Starting with the line that contains "localparam logic [CFG_ADDR_W-1:0] REG_DEFAULT_DURATION" and stopping after the line that contains "default: p = '0;", return each line below exactly as written, with no others.

Stored data
>>>>>
==> src/design/msp_pkg.sv <==
// ----------------------------------------------------------------------------
// msp_pkg: shared types and constants for the melody string tone player
// Holds the phase enum, queue entry and result layouts, register indexes,
// field widths, the note period table and the pause symbol decoder.
// ----------------------------------------------------------------------------
package msp_pkg;

    // Field widths fixed by the stream format
    localparam int CHAR_W     = 8;
    localparam int UNIT_W     = 10;
    localparam int DUR_MS_W   = 14;
    localparam int PERIOD_W   = 12;
    localparam int HALF_W     = 11;
    localparam int PAUSE_MS_W = 5;
    localparam int DIGIT_W    = 4;
    localparam int CFG_ADDR_W = 1;
    localparam int CFG_DATA_W = 14;
    localparam int OUT_DATA_W = 8;

    // Configuration register indexes
    localparam logic [CFG_ADDR_W-1:0] REG_DURATION_UNIT    = 1'd0;
    localparam logic [CFG_ADDR_W-1:0] REG_DEFAULT_DURATION = 1'd1;

    // Reset values of the configuration registers
    localparam logic [UNIT_W-1:0]   UNIT_RESET        = 10'd200;
    localparam logic [DUR_MS_W-1:0] DEFAULT_DUR_RESET = 14'd400;

    // Item kinds carried in tuser
    localparam logic CMD_CHAR = 1'b0;
    localparam logic CMD_TICK = 1'b1;

    // Playback phases
    typedef enum logic [2:0] {
        PH_IDLE,
        PH_HIGH,
        PH_LOW,
        PH_REST,
        PH_PAUSE
    } msp_phase_t;

    // One classified item, as queued between front and back
    typedef struct packed {
        logic                  is_tick;
        logic                  is_zero;
        logic [PERIOD_W-1:0]   period_us;
        logic [DUR_MS_W-1:0]   dur_ms;
        logic [PAUSE_MS_W-1:0] pause_ms;
    } msp_entry_t;

    // One result item, pin level in the lowest bit
    typedef struct packed {
        logic rejected;
        logic busy_res;
        logic pin_level;
    } msp_result_t;

    // Tone period in microseconds for a note letter, zero for a rest
    function automatic logic [PERIOD_W-1:0] note_period(input logic [CHAR_W-1:0] ch);
        logic [PERIOD_W-1:0] p;
        unique case (ch)
            8'h41:   p = 12'd2272;  // A
            8'h42:   p = 12'd2024;  // B
            8'h43:   p = 12'd3816;  // C
            8'h44:   p = 12'd3401;  // D
            8'h45:   p = 12'd3030;  // E
            8'h46:   p = 12'd2865;  // F
            8'h47:   p = 12'd2551;  // G
            8'h61:   p = 12'd1136;  // a
            8'h62:   p = 12'd1012;  // b
            8'h63:   p = 12'd1912;  // c
            8'h64:   p = 12'd1703;  // d
            8'h65:   p = 12'd1517;  // e
            8'h66:   p = 12'd1432;  // f
            8'h67:   p = 12'd1275;  // g
            default: p = '0;
        endcase
        return p;
    endfunction

    // Pause length in milliseconds for a pause symbol
    function automatic logic [PAUSE_MS_W-1:0] pause_ms_of(input logic [CHAR_W-1:0] ch);
        logic [PAUSE_MS_W-1:0] ms;
        unique case (ch)
            8'h2B:   ms = 5'd0;   // plus
            8'h2C:   ms = 5'd5;   // comma
            8'h2E:   ms = 5'd20;  // period
            8'h5F:   ms = 5'd30;  // underscore
            default: ms = 5'd5;
        endcase
        return ms;
    endfunction

endpackage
<<<<<
ANSWER TO THIS EXERCISE:
    localparam logic [CFG_ADDR_W-1:0] REG_DEFAULT_DURATION = 1'd1;

    // Reset values of the configuration registers
    localparam logic [UNIT_W-1:0]   UNIT_RESET        = 10'd200;
    localparam logic [DUR_MS_W-1:0] DEFAULT_DUR_RESET = 14'd400;

    // Item kinds carried in tuser
    localparam logic CMD_CHAR = 1'b0;
    localparam logic CMD_TICK = 1'b1;

    // Playback phases
    typedef enum logic [2:0] {
        PH_IDLE,
        PH_HIGH,
        PH_LOW,
        PH_REST,
        PH_PAUSE
    } msp_phase_t;

    // One classified item, as queued between front and back
    typedef struct packed {
        logic                  is_tick;
        logic                  is_zero;
        logic [PERIOD_W-1:0]   period_us;
        logic [DUR_MS_W-1:0]   dur_ms;
        logic [PAUSE_MS_W-1:0] pause_ms;
    } msp_entry_t;

    // One result item, pin level in the lowest bit
    typedef struct packed {
        logic rejected;
        logic busy_res;
        logic pin_level;
    } msp_result_t;

    // Tone period in microseconds for a note letter, zero for a rest
    function automatic logic [PERIOD_W-1:0] note_period(input logic [CHAR_W-1:0] ch);
        logic [PERIOD_W-1:0] p;
        unique case (ch)
            8'h41:   p = 12'd2272;  // A
            8'h42:   p = 12'd2024;  // B
            8'h43:   p = 12'd3816;  // C
            8'h44:   p = 12'd3401;  // D
            8'h45:   p = 12'd3030;  // E
            8'h46:   p = 12'd2865;  // F
            8'h47:   p = 12'd2551;  // G
            8'h61:   p = 12'd1136;  // a
            8'h62:   p = 12'd1012;  // b
            8'h63:   p = 12'd1912;  // c
            8'h64:   p = 12'd1703;  // d
            8'h65:   p = 12'd1517;  // e
            8'h66:   p = 12'd1432;  // f
            8'h67:   p = 12'd1275;  // g
            default: p = '0;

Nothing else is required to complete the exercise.